Very well then. (But it is better not to base an answer in GQ on such memories.)
My point was that it is not out of the realm of possibility that the animal has normal hair growth genes, and for whatever bizarre environmental or physiological reasons is expresssing really short hair, ergo phenotypic plasticity; a different, though extreme, phenotype based on “normal” genes. It isn’t very likely, I admit. I am aware of the difference between genotypic and phenotypic plasticity.
Kill the damn thing. Biology is the study of dead animals.
Bah! You people have no imagination. It is quite obviously not a Red or Grey Fox, but rather the unholy result of mixing Bat-Eared Fox, Dhole, Maned Wolf, Simian Jackal and quite unrelated Madagascaran Fossa genetic material in order to create the ultimate dried-corn-raiding killing machine. Soon this trial-run will be over and millions of these unstoppable “biological stealth weapons” will be released in states like Iowa, there to devastate our countries supply of stored grains, corn oils, and corn syrups, causing our economy to collapse in chaos.
I advice all to stock up on cans of creamed and normal corn. The coming times won’t be pretty.

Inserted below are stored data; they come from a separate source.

`src/sv/kdpl_pkg.sv`:
```
// Types and constants shared by the kd-tree point locate block.
package kdpl_pkg;

   // Stream payload widths, padded to whole bytes
   localparam int REQ_DATA_W = 232;
   localparam int RSP_DATA_W = 80;

   localparam int COORD_W   = 32;
   localparam int CHILD_W   = 11;
   localparam int INDEX_W   = 10;
   localparam int PAYLOAD_W = 64;

   // Request kinds carried on req_tuser
   typedef enum logic [0:0] {
      OP_WRITE = 1'b0,
      OP_QUERY = 1'b1
   } opcode_type;

   // Response status carried on rsp_tuser
   typedef enum logic [1:0] {
      ST_OK      = 2'd0,
      ST_NO_TREE = 2'd1,
      ST_DEPTH   = 2'd2,
      ST_WRITE   = 2'd3
   } status_type;

   // Split axis codes
   localparam logic [1:0] AXIS_X = 2'd0;
   localparam logic [1:0] AXIS_Y = 2'd1;

   typedef enum logic [1:0] {
      WS_IDLE = 2'd0,
      WS_WALK = 2'd1,
      WS_DONE = 2'd2
   } walk_state_type;

   // One unpacked request
   typedef struct packed {
      opcode_type             opcode;
      logic [INDEX_W-1:0]     node_index;
      logic [1:0]             split_axis;
      logic [COORD_W-1:0]     split_value;
      logic [CHILD_W-1:0]     left_child;
      logic [CHILD_W-1:0]     right_child;
      logic [PAYLOAD_W-1:0]   leaf_payload;
      logic [COORD_W-1:0]     query_x;
      logic [COORD_W-1:0]     query_y;
      logic [COORD_W-1:0]     query_z;
   } req_item_type;

   // One node table entry
   typedef struct packed {
      logic [1:0]             axis;
      logic [COORD_W-1:0]     split;
      logic [CHILD_W-1:0]     left;
      logic [CHILD_W-1:0]     right;
      logic [PAYLOAD_W-1:0]   payload;
   } node_entry_type;

   // One response
   typedef struct packed {
      status_type             status;
      logic [PAYLOAD_W-1:0]   payload;
      logic [INDEX_W-1:0]     node;
   } result_type;

endpackage

```
`src/sv/kdpl_walk.sv`:
```
// Request sequencer: node writes and the level-by-level tree walk.
module kdpl_walk #(
   parameter int NODE_SLOTS = 1024,
   parameter int MAX_DEPTH  = 16,
   parameter int ADDR_W     = 10
) (
   input  logic                     clock,
   input  logic                     reset,
   input  logic                     req_valid,
   output logic                     req_ready,
   input  kdpl_pkg::req_item_type   req,
   output logic                     res_valid,
   input  logic                     res_ready,
   output kdpl_pkg::result_type     res,
   output logic                     mem_wr_en,
   output logic [ADDR_W-1:0]        mem_wr_addr,
   output kdpl_pkg::node_entry_type mem_wr_data,
   output logic                     mem_rd_en,
   output logic [ADDR_W-1:0]        mem_rd_addr,
   input  kdpl_pkg::node_entry_type mem_rd_data
);
   import kdpl_pkg::*;

   localparam int RD_W  = $clog2(MAX_DEPTH + 1);
   localparam int CMP_W = 17;

   walk_state_type       state_ff, state_in;
   logic [INDEX_W-1:0]   cur_ff, cur_in;
   logic [RD_W-1:0]      reads_ff, reads_in;
   logic [COORD_W-1:0]   qx_ff, qx_in, qy_ff, qy_in, qz_ff, qz_in;
   logic                 root_loaded_ff, root_loaded_in;
   result_type           res_ff, res_in;

   logic [COORD_W-1:0]   coord;
   logic [COORD_W:0]     diff;
   logic [CHILD_W-1:0]   child;
   logic                 child_none;
   logic                 slot_ok;

   // Node compare on the entry just read
   always_comb begin
      unique case (mem_rd_data.axis)
         AXIS_X:  coord = qx_ff;
         AXIS_Y:  coord = qy_ff;
         default: coord = qz_ff;
      endcase
      diff = {coord[COORD_W-1], coord}
           - {mem_rd_data.split[COORD_W-1], mem_rd_data.split};
      child = diff[COORD_W] ? mem_rd_data.left : mem_rd_data.right;
      child_none = child[CHILD_W-1]
                 || ({(CMP_W - INDEX_W)'(0), child[INDEX_W-1:0]} >= CMP_W'(NODE_SLOTS));
      slot_ok = {(CMP_W - INDEX_W)'(0), req.node_index} < CMP_W'(NODE_SLOTS);
   end

   // Next state and memory control
   always_comb begin
      state_in       = state_ff;
      cur_in         = cur_ff;
      reads_in       = reads_ff;
      qx_in          = qx_ff;
      qy_in          = qy_ff;
      qz_in          = qz_ff;
      root_loaded_in = root_loaded_ff;
      res_in         = res_ff;
      req_ready      = 1'b0;
      mem_wr_en      = 1'b0;
      mem_wr_addr    = ADDR_W'(req.node_index);
      mem_wr_data    = '{axis: req.split_axis, split: req.split_value,
                         left: req.left_child, right: req.right_child,
                         payload: req.leaf_payload};
      mem_rd_en      = 1'b0;
      mem_rd_addr    = '0;
      unique case (state_ff)
         WS_IDLE: begin
            req_ready = 1'b1;
            if (req_valid) begin
               if (req.opcode == OP_WRITE) begin
                  mem_wr_en = slot_ok;
                  if (slot_ok && (req.node_index == '0)) begin
                     root_loaded_in = 1'b1;
                  end
                  res_in   = '{status: ST_WRITE, payload: '0, node: req.node_index};
                  state_in = WS_DONE;
               end else if (!root_loaded_ff) begin
                  res_in   = '{status: ST_NO_TREE, payload: '0, node: '0};
                  state_in = WS_DONE;
               end else begin
                  // Start at the root
                  qx_in     = req.query_x;
                  qy_in     = req.query_y;
                  qz_in     = req.query_z;
                  cur_in    = '0;
                  reads_in  = '0;
                  mem_rd_en = 1'b1;
                  state_in  = WS_WALK;
               end
            end
         end
         WS_WALK: begin
            if (child_none) begin
               res_in   = '{status: ST_OK, payload: mem_rd_data.payload, node: cur_ff};
               state_in = WS_DONE;
            end else if (reads_ff == RD_W'(MAX_DEPTH)) begin
               res_in   = '{status: ST_DEPTH, payload: '0, node: cur_ff};
               state_in = WS_DONE;
            end else begin
               // Descend one level
               mem_rd_en   = 1'b1;
               mem_rd_addr = ADDR_W'(child[INDEX_W-1:0]);
               cur_in      = child[INDEX_W-1:0];
               reads_in    = reads_ff + RD_W'(1);
            end
         end
         WS_DONE: begin
            if (res_ready) begin
               state_in = WS_IDLE;
            end
         end
         default: state_in = WS_IDLE;
      endcase
   end

   assign res_valid = (state_ff == WS_DONE);
   assign res       = res_ff;

   // Control registers
   always_ff @(posedge clock) begin
      if (reset) begin
         state_ff       <= WS_IDLE;
         root_loaded_ff <= 1'b0;
      end else begin
         state_ff       <= state_in;
         root_loaded_ff <= root_loaded_in;
      end
   end

   // Walk context and result
   always_ff @(posedge clock) begin
      cur_ff   <= cur_in;
      reads_ff <= reads_in;
      qx_ff    <= qx_in;
      qy_ff    <= qy_in;
      qz_ff    <= qz_in;
      res_ff   <= res_in;
   end

   // Reads and writes never share a cycle
   a_no_rw_overlap: assert property (@(posedge clock) disable iff (reset)
      !(mem_wr_en && mem_rd_en))
      else $error("node table read and write in one cycle");

   // Query before the root is loaded answers at once
   a_no_tree: assert property (@(posedge clock) disable iff (reset)
      (req_valid && req_ready && (req.opcode == OP_QUERY) && !root_loaded_ff)
      |=> (res_valid && (res.status == ST_NO_TREE)))
      else $error("missing no-tree response");

   // Walk never goes past the depth limit
   a_depth_bound: assert property (@(posedge clock) disable iff (reset)
      (state_ff == WS_WALK) |-> (reads_ff <= RD_W'(MAX_DEPTH)))
      else $error("walk depth beyond limit");

   // Staying in the walk always comes with the next node read
   a_walk_reads: assert property (@(posedge clock) disable iff (reset)
      ((state_ff == WS_WALK) && (state_in == WS_WALK)) |-> mem_rd_en)
      else $error("walk step without node read");

endmodule

```
`config.mk`:
```
export PLATFORM = sky130hd
export DESIGN_NAME = kdpl_walk
export DESIGN_NICKNAME = d
export VERILOG_FILES = /design/src/sv/kdpl_pkg.sv /design/src/sv/kdpl_walk.sv
export SDC_FILE = /design/constraint.sdc
export NUM_CORES = 1
export LEC_CHECK = 0
export ABC_AREA = 0
export BUFFER_PORTS_ARGS = -buffer_cell sky130_fd_sc_hd__buf_2
export CAP_MARGIN = 40
export CORE_AREA = 2 2 225 227
export DETAILED_ROUTE_END_ITERATION = 12
export DIE_AREA = 0 0 227 229
export PLACE_DENSITY = 0.43
export SLEW_MARGIN = 5
export SYNTH_ARGS = -nofsm -noshare
export SYNTH_HDL_FRONTEND = slang
export SYNTH_SLANG_ARGS = --single-unit
```
`constraint.sdc`:
```
create_clock -name clock -period 14.06 [get_ports clock]
set_clock_uncertainty 0.05 [all_clocks]
set_input_delay 2.109 -clock clock [delete_from_list [all_inputs] [get_ports clock]]
set_output_delay 2.109 -clock clock [all_outputs]
set_load 0.05 [all_outputs]
```
==> results of run 1 <==
==> critical path: cells and delay by family <==
kind | cells | cell delay (ns)
AND/OR/NAND/NOR | 4 | 1.45
buffers and inverters | 4 | 1.13
AO/OA/AOI/OAI | 3 | 0.68
multiplexers | 2 | 0.48
adder cells (fa/ha/maj) | 1 | 0.33
==> worst max path at each step <==
| stage | slack (ns) | start | end |
|---|---|---|---|
| global route | 5.49 | mem_rd_data[118] | mem_rd_addr[2] |
| finish | 5.70 | mem_rd_data[118] | mem_rd_addr[2] |
| global placement | 4.72 | mem_rd_data[118] | mem_rd_addr[2] |
| CTS | 5.58 | mem_rd_data[118] | mem_rd_addr[2] |
| floorplan | 5.84 | mem_rd_data[118] | mem_rd_addr[0] |
| detailed placement | 5.59 | mem_rd_data[118] | mem_rd_addr[2] |
==> kinds of logic after synthesis <==
kind of cell / after synthesis / synth area share [%]
DFF: 190 / 59.0
adders and majority gates: 33 / 4.29
buffers and inverters: 204 / 13.5
muxes: 44 / 4.63
and+or+nand+nor: 225 / 11.7
AOI/OAI and AO/OA: 99 / 6.61
xor gates and xnor gates: 3 / 0.273
==> power groups by stage <==
stage / registers [mW] / clock network, mW / logic (mW)
floorplan: 0.716 / 0 / 0.162
global placement: 0.660 / 0 / 0.208
detailed placement: 0.659 / 0 / 0.210
CTS: 0.647 / 0.490 / 0.211
global route: 0.648 / 0.507 / 0.224
finish: 0.646 / 0.465 / 0.207
==> layer usage <==
metal	vias to the layer above	GRT usage (%)	wire length [µm]	part of all wire (%)
met5	-	1.04	180	0.56
li1	3092	-	-	-
met3	64	6.48	3670	12
met1	2992	14.6	13200	41
met4	18	4.70	830	2.6
met2	335	18.1	14000	44
==> cells in the final DEF (no fill, tap or decap), drive strengths merged, types with 3 or more instances in the layout <==
cell / synthesis / final
and2: 66 / 66
inv: 39 / 43
a31oi: 11 / 11
edfxtp: 187 / 187
o21ai: 40 / 40
nand3: 4 / 4
a211oi: 4 / 4
nor3: 12 / 12
ha: 33 / 33
nor2: 24 / 24
o31a: 3 / 3
dfxtp: 3 / 3
mux2i: 43 / 43
nand4: 5 / 5
buf: 142 / 343
a21oi: 13 / 13
diode: 0 / 4
a311oi: 11 / 11
a21o: 3 / 3
nand3b: 10 / 10
clkinv: 1 / 6
nand2: 92 / 92
clkbuf: 22 / 20
clkinvlp: 0 / 3
==> synthesized netlist by cell type, drive strengths merged (2+ instances only) <==
master / number
buf: 142
o21ai: 40
o31a: 3
and2: 66
nand3: 4
o211ai: 2
clkbuf: 22
a311oi: 11
a21o: 3
dfxtp: 3
nor4: 2
nand4: 5
o31ai: 2
xor2: 2
inv: 39
nor2b: 2
nand2: 92
a21oi: 13
a31oi: 11
a211oi: 4
ha: 33
nor3: 12
edfxtp: 187
nand3b: 10
nor2: 24
mux2i: 43
==> area by class of cell <==
cell class | count | area, µm² | area share, %
antenna | 4 | 10.0 | 0.0857
clock inverter | 12 | 108 | 0.922
multi-input combinational | 404 | 2680 | 22.9
tap | 672 | 841 | 7.20
sequential | 190 | 5680 | 48.6
clock buffer | 20 | 437 | 3.74
timing repair buffer | 343 | 1770 | 15.2
inverter | 40 | 153 | 1.31
==> sequential cells by signal, indices dropped and copies added, names as in the netlist <==
register and flops:
res 76, qx_ff 32, qy_ff 32, qz_ff 32
cur_ff 10, reads_ff 5, state_ff 2, root_loaded_ff 1
==> impl_results.rst, run 1 <==
.. list-table::
   :header-rows: 1

   * - Metric
     - Value
   * - Netlist cell types
     - 51
   * - Final std cells w/o fill
     - 1685
   * - Vias per Instance
     - 3.86
   * - Worst setup SP type
     - primary input
   * - Count of endpoints failing setup in the final report
     - 0
   * - Slew @ Worst Pin
     - 0.876 ns
   * - Post-route standard cell area excluding fillers
     - 11700 µm²
   * - Worst Hold Slack
     - 0.465 ns
   * - Leak pwr
     - 4.85 nW
   * - WP data arrival
     - 6.20 ns
   * - 1st-iter DRT viols
     - 309
   * - H-tree levels
     - 4
   * - Hold Fails Final Rpt
     - 0
   * - Insertion delay to the later sink of the worst-skew pair
     - 0.48 ns
   * - Number of top-level design ports
     - 571
   * - DRC violations left
     - 0
   * - Ratio of cells with drive above 1 in the final layout
     - 37.8%
   * - Total setup buffers inserted after CTS
     - 0
   * - FF+latch count, synth
     - 190
   * - Die width
     - 227 µm
   * - Area enclosed by the die boundary
     - 52000 µm²
   * - Setup repair after global routing missed its margin
     - false
   * - Maximum number of pins on one net before global-route repair
     - 70
   * - Top FF cell, synth
     - edfxtp_1
   * - Clock tree from TritonCTS
     - built
   * - Nets
     - 1380
   * - Core Rows
     - 82
   * - Critical-path cell list
     - buf_2 > buf_4 > mux2i_1 > o21ai_0 > ha_1 > nand4_1 > nor4_1 > buf_2 > o211ai_1 > o22a_1 > mux2i_1 > or3_1 > nor3_1 > buf_2
   * - Post-cts gate resize count
     - 0
   * - Global routing usage summed across all routing layers
     - 12.2%
   * - CP Capture Type
     - output port
   * - Sum of net half-perimeters after detailed placement
     - 25300 µm
   * - CTS Buffer Depth
     - 2
   * - Type of the setup path with the least slack
     - in2out
   * - Total Power Consumption
     - 1.32 mW
   * - Worst setup slack before clock tree synthesis
     - 5.59 ns
   * - Depth of the worst hold-timing path
     - 2
   * - Internal power
     - 934 µW
   * - Flop2flop setup slack
     - 9.49 ns
   * - Max-slew violations
     - 0
   * - End of the worst register-to-register path
     - res[55]$_SDFFCE_PN0P_
   * - Chip height
     - 229 µm
   * - Achievable clock frequency
     - 120 MHz
   * - Floorplan Core Area
     - 49700 µm²
   * - Period minus WS final
     - 8.36 ns
   * - Inserted Clock Buffers
     - 17
   * - Library cell appearing most often on the critical path
     - buf_2
   * - Critical path's largest stage delay
     - 0.59 ns
   * - Share of total power in combinational logic
     - 15.7%
   * - Number of iterations in the first detailed-routing pass
     - 4
   * - Post-detailed-route count of antenna-violating nets
     - 0
   * - Initial antenna violation count
     - 10
   * - Share of power burned in registers
     - 49.0%
   * - Synthesized cell area
     - 9620 µm²
   * - Placer Congestion
     - 0.797
   * - Total number of vias
     - 6501
   * - Buffers added on ports
     - 330
   * - Top-area cell type share of the netlist area
     - 58.4%
   * - Endpoint of the worst hold path
     - root_loaded_ff$_SDFFE_PP0P_
   * - Slowest-stage cell, CP
     - or3_1
   * - Peak supply drop
     - 0.0944 mV
   * - Largest fanout on the critical path
     - 32
   * - Mapped Cells
     - 798
   * - Summed negative setup slack over all endpoints
     - 0 ns
   * - Post-Syn Nets
     - 1182
   * - Wirelength, routed
     - 31900 µm
   * - Library cell occupying the most area in the post-synthesis netlist
     - edfxtp_1
   * - Starting utilization of the core area
     - 19.4%
   * - Clock-pin slew on the worst setup and hold paths
     - 0.07 ns
   * - Synthesis-to-layout area growth
     - 21.4%
   * - Share of the clock period used by the worst path after layout
     - 59.5%
   * - Ys Warns
     - 0
   * - Syn Area/Cell
     - 12.1 µm²
   * - Hold buffer count at cts
     - 0
   * - Switching Power
     - 385 µW
   * - Fillers
     - 5379
   * - PnR worst setup slack
     - 5.70 ns
   * - Total grt overflow
     - 0
   * - Vias in the first global route
     - 6549
   * - Launch instance of the worst min-delay path
     - root_loaded_ff$_SDFFE_PP0P_
   * - First-pass GRT wire length
     - 44500 µm
   * - Share of total power consumed by net switching
     - 29.2%
   * - Clock network power share
     - 35.3%
   * - Final Util
     - 23.5%
   * - Number of cells after detailed placement
     - 1649
   * - Startpoint of the lowest-slack register-to-register path
     - qy_ff[26]$_DFFE_PP_
   * - Synth top area cells
     - edfxtp_1, buf_4, mux2i_1, and2_1, ha_1
   * - Sequential fraction of the synthesis area
     - 59.0%
   * - Sink Count
     - 190
   * - Max_slew headroom
     - 41.6%
   * - Number of flops mapped to enable cells by yosys
     - 187
   * - Routed WL per cell
     - 18.9 µm
   * - Placed Instance Area
     - 11100 µm²
   * - Buffer cell driving the clock tree root
     - clkbuf_16
   * - Classification of the worst-slack hold path
     - reg2reg
   * - Proportion of synthesized flip-flops having asynchronous set or reset
     - 0%
   * - R2R depth
     - 12
   * - Outcome
     - finished, final reports clean
   * - Power per standard cell area
     - 113 nW/µm²
   * - Worst EP required
     - 11.90 ns
   * - Count of maximum capacitance violations
     - 0
No activity file was read; power rests on OpenSTA's default activity.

Okay, I’m going to be nearly unhelpful here, but it certainly looks similar to a fox, (though not nearly as fuzzy as the one I saw running around Nashville last month) and I could swear that I’ve seen pictures of an African fox-type animal which looks exactly like that. According to an Audubon magazine that I was reading at the doctor’s office last month (the issue was a couple of years old) that there’s a pretty brisk trade in all kinds of exotic animals on the black market, with many of the buyers not knowing what the hell they’re getting, or how to take care of it, and eventually turning them loose. Perhaps it’s something not native to the area which escaped or was released from a private “collector.”

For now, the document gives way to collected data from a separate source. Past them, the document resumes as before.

<file path="config.mk">
export PLATFORM = sky130hd
export DESIGN_NAME = lcs_ram
export DESIGN_NICKNAME = d
export VERILOG_FILES = /design/src/hw/rtl/lcs_ram.sv
export SDC_FILE = /design/constraint.sdc
export NUM_CORES = 1
export LEC_CHECK = 0
export BUFFER_PORTS_ARGS = -buffer_cell sky130_fd_sc_hd__clkbuf_2
export CAP_MARGIN = 10
export CELL_PAD_IN_SITES_DETAIL_PLACEMENT = 1
export CELL_PAD_IN_SITES_GLOBAL_PLACEMENT = 1
export CORE_AREA = 2 2 108 131
export DETAILED_ROUTE_END_ITERATION = 10
export DIE_AREA = 0 0 110 133
export PLACE_DENSITY_LB_ADDON = 0.12
export SYNTH_ARGS = -nofsm -noshare
export SYNTH_HDL_FRONTEND = slang
export SYNTH_SLANG_ARGS = --single-unit
export TNS_END_PERCENT = 10
</file>
<file path="constraint.sdc">
create_clock -name clk -period 1.7 [get_ports clk]
set_clock_uncertainty 0.15 [all_clocks]
set_input_delay 0.085 -clock clk [delete_from_list [all_inputs] [get_ports clk]]
set_output_delay 0.085 -clock clk [all_outputs]
set_load 0.1 [all_outputs]
</file>
<file path="src/hw/rtl/lcs_ram.sv">
// Generic single-write, single-read RAM with a registered read port.
`default_nettype none

module lcs_ram #(
    parameter int WIDTH = 8,
    parameter int DEPTH = 16
) (
    input  wire logic                                      clk,
    input  wire logic                                      wr_en,
    input  wire logic [((DEPTH > 1) ? $clog2(DEPTH) : 1)-1:0] wr_addr,
    input  wire logic [WIDTH-1:0]                          wr_data,
    input  wire logic                                      rd_en,
    input  wire logic [((DEPTH > 1) ? $clog2(DEPTH) : 1)-1:0] rd_addr,
    output logic [WIDTH-1:0]                               rd_data
);

    logic [WIDTH-1:0] mem [DEPTH];

    always_ff @(posedge clk)
    begin
        if (wr_en)
        begin
            mem[wr_addr] <= wr_data;
        end
        if (rd_en)
        begin
            rd_data <= mem[rd_addr];
        end
    end

endmodule : lcs_ram

`default_nettype wire

</file>
==> flow_summary.ini <==
[status]
status = complete, no violations

[layout]
nets = 315
postLayoutCoreUtil_pct = 47.4
final_cell_mix = edfxtp_1 (136), clkbuf_2 (26), buf_4 (20), mux4_2 (18), clkbuf_16 (17)
area_growth_pct = 22.0
mostFrequentLayoutCell = edfxtp_1
layout-drive-gt1-share_pct = 33.3
fin_area_sq_um = 6380
num_antenna_cells = 0

[clocking]
clk_pin_slew_ns = 0.06
cts_made_buffers = 17
clk_path_buf_depth = 2
post_cts_buffers = 0
cts_sinks = 136
htree_num_levels = 4
cts_tree = yes
cts-root-buf = clkbuf_16
clk_latency_ns = 0.41

[pwr]
ir_drop_mv = 0.673
power.static_leakage_nw = 2.16
total_power_mw = 7.85
p_per_area_nw_per_um2 = 1230

[routing]
drc = 0
vias = 2513
ant_nets = 0
firstDrtPassIters = 4
drtIter0Drc = 115
wl_per_cell_microns = 23.5
wirelength_microns = 11300
viasPerCell = 5.24

[yosys]
synthesis.area_sq_um = 5230
syn_avg_cell_area_sq_um = 22.8
synthAdderAreaFrac_pct = 0
muxShareOfSynthArea_pct = 14.8
yosys_warnings = 0
synth_cell_types = 18
synth-compound-area-share_pct = 2.30
syn_nets = 248
synthCells = 229
seq_area_frac_synth_pct = 78.1
synth_top_family_by_area = multiplexers
ys_ff_latch = 136
yosys.area_share.xor_xnor_pct = 0
synthSimpleGateAreaFrac_pct = 3.14

[timing]
relSlewSlack_pct = 49.2
rsz0062_at_grt = false
fin_crit_ns = 1.61
period_share_pct = 94.9
drv_slew = 0
setup_tns_ns = 0
worst_slew_pin_slew_ns = 0.759
holdWs_ns = 0.0956
fmax_mhz = 620
setup_violations = 0
final-hold-violation-count = 0

[global_routing]
grt_max_degree = 20
antenna_found_initial = 0
first_global_vias = 2698
grt-ovfl-total = 0
track_usage_pct = 17.0
grt_pass1_wl_microns = 17000

[floorplanning]
core_sq_um = 13500
fp-row-count = 47
die-area_sq_um = 14600
io_pins = 27
die_x_microns = 110
start_util_pct = 38.8
die_y_microns = 133

[worst_setup_path]
worstPathArrival_ns = 1.62
path_max_fanout = 1
critPathRequiredTime_ns = 1.71
crit_type = reg2reg
worstSetupEndpointType = flop
critPathLaunchType = flop

[worst_hold_path]
hp-class = in2reg

[place]
place_area_sq_um = 5700
dp_hpwl_microns = 7510
io_buffers = 26
gp_congestion = 0.722

[run]
cap_violations = 0
-- critical path: stages, from the launching register on --
cell and delay, ns:
edfxtp_1 0.37, mux4_1 0.54, a22oi_2 0.24, nand2_1 0.07
-- path summary, 6_finish.rpt --
kind	slack (ns)	depth (start not counted)	startpoint	endpoint
min	0.1	3	wr_addr[0]	mem[0][1]$_DFFE_PP_
max	0.09	3	mem[9][3]$_DFFE_PP_	rd_data[3]$_DFFE_PP_
min reg2reg	0.60	3	mem[14][5]$_DFFE_PP_	rd_data[5]$_DFFE_PP_
max reg2reg	0.09	3	mem[9][3]$_DFFE_PP_	rd_data[3]$_DFFE_PP_
-- cell families (layout without fill, tap and decap cells) --
| group | after synthesis | after routing |
|---|---|---|
| buf+inv | 10 | 90 |
| mux | 32 | 32 |
| simple gates | 35 | 35 |
| compound gates | 16 | 16 |
| flops | 136 | 136 |
-- metrics by stage --
stage,cells,setup slack (ns)
floorplan,229,0.183
global placement,439,-0.145
detailed placement,439,-0.155
CTS,480,0.0404
global route,480,0.0247
finish,480,0.0861
-- repair_timing --
item | in CTS | in global routing
hold buffers | 9 | 0
setup endpoints to repair | 0 | 2
resized for setup | 0 | 2
endpoints found under the hold margin | 136 | 0
-- power by group --
| part | internal (mW) | switching, mW | total, mW |
|---|---|---|---|
| clock network | 2.16 | 1.40 | 3.55 |
| registers | 3.78 | 0.0227 | 3.80 |
| logic | 0.171 | 0.326 | 0.497 |
-- sequential cells by signal, summed over array words and instances (netlist names) --
name	count
mem	128
rd_data	8
-- final cells by class --
| cell class | count | area (sq um) |
|---|---|---|
| clock buffers | 17 | 425 |
| multi-input cells | 83 | 1070 |
| flip-flops and latches | 136 | 4080 |
| fillers | 1246 | 7090 |
| well taps | 171 | 214 |
| clock inverters | 15 | 154 |
| repair buffers | 58 | 430 |
-- synthesized netlist by cell type --
cell	count	area share [%]
edfxtp_1	136	78
mux4_2	18	7.8
a22oi_1	16	2.3
mux4_1	14	7.0
nor2_1	13	0.93
nand2_1	9	0.65
nor3_1	4	0.38
buf_2	3	0.29
buf_6	3	0.65
clkdlybuf4s25_2	3	0.57
nand2b_1	2	0.24
nand3b_1	2	0.29
and2_1	1	0.12
and2b_1	1	0.14
buf_4	1	0.14
nand3_1	1	0.096
nor2b_1	1	0.12
or3b_2	1	0.17
-- per-layer routing --
metal	GRT usage, %	up-vias	part of all wire (%)
met5	0	-	0
met4	6.54	0	1.6
met3	3.69	16	2.8
met2	27.3	45	51
met1	22.4	1337	44
li1	-	1115	-
No activity file was read; power rests on OpenSTA's default activity.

Just a saying someone I know, an old school, kill-everything-and-stuff-it-or-put-it-in-a-jar biologist says a lot. What the guy really needs to do is get plaster casts of the prints.
Tuckerfan has a good point, if the animal isn’t pregnant. The probability of a successfully breeding pair of some introduced species is slim at best.
But then again she could’ve slipped her captors after she was already knocked up…not that the question needs to get any murkier…
Here is a list of all Canid species, many (but not all :() with pictures.
Black-backed jackal maybe? One of the sample photos indicates an idividual with a similarly low-hanging tummy. The coloring and hair quantity still isn’t right though.
Strangely bald, oddly colored, world traveling, escape artist black-backed jackal? shrug
But then if Tamerlane is correct, we can all expect to be followed around by strikingly handsome men wearing sunglasses and talking into their watches for a while, what with all of this flagrant discussion of WMDs.
No, I’m pretty familiar with African wildlife and there isn’t anything that looks much like this animal. After consulting Kingdon’s African Mammals, Haltenorth and Diller’s Mammals of Africa, and especially Walker’s Mammals of the World, I can state with some confidence that there is no carnivore species anywhere in the world that is a substantially better fit for the mystery animal than Gray Fox is. Some African jackals and foxes have a similar color pattern, but none have the short hair seen in this animal, and nothing has the nearly bare tail.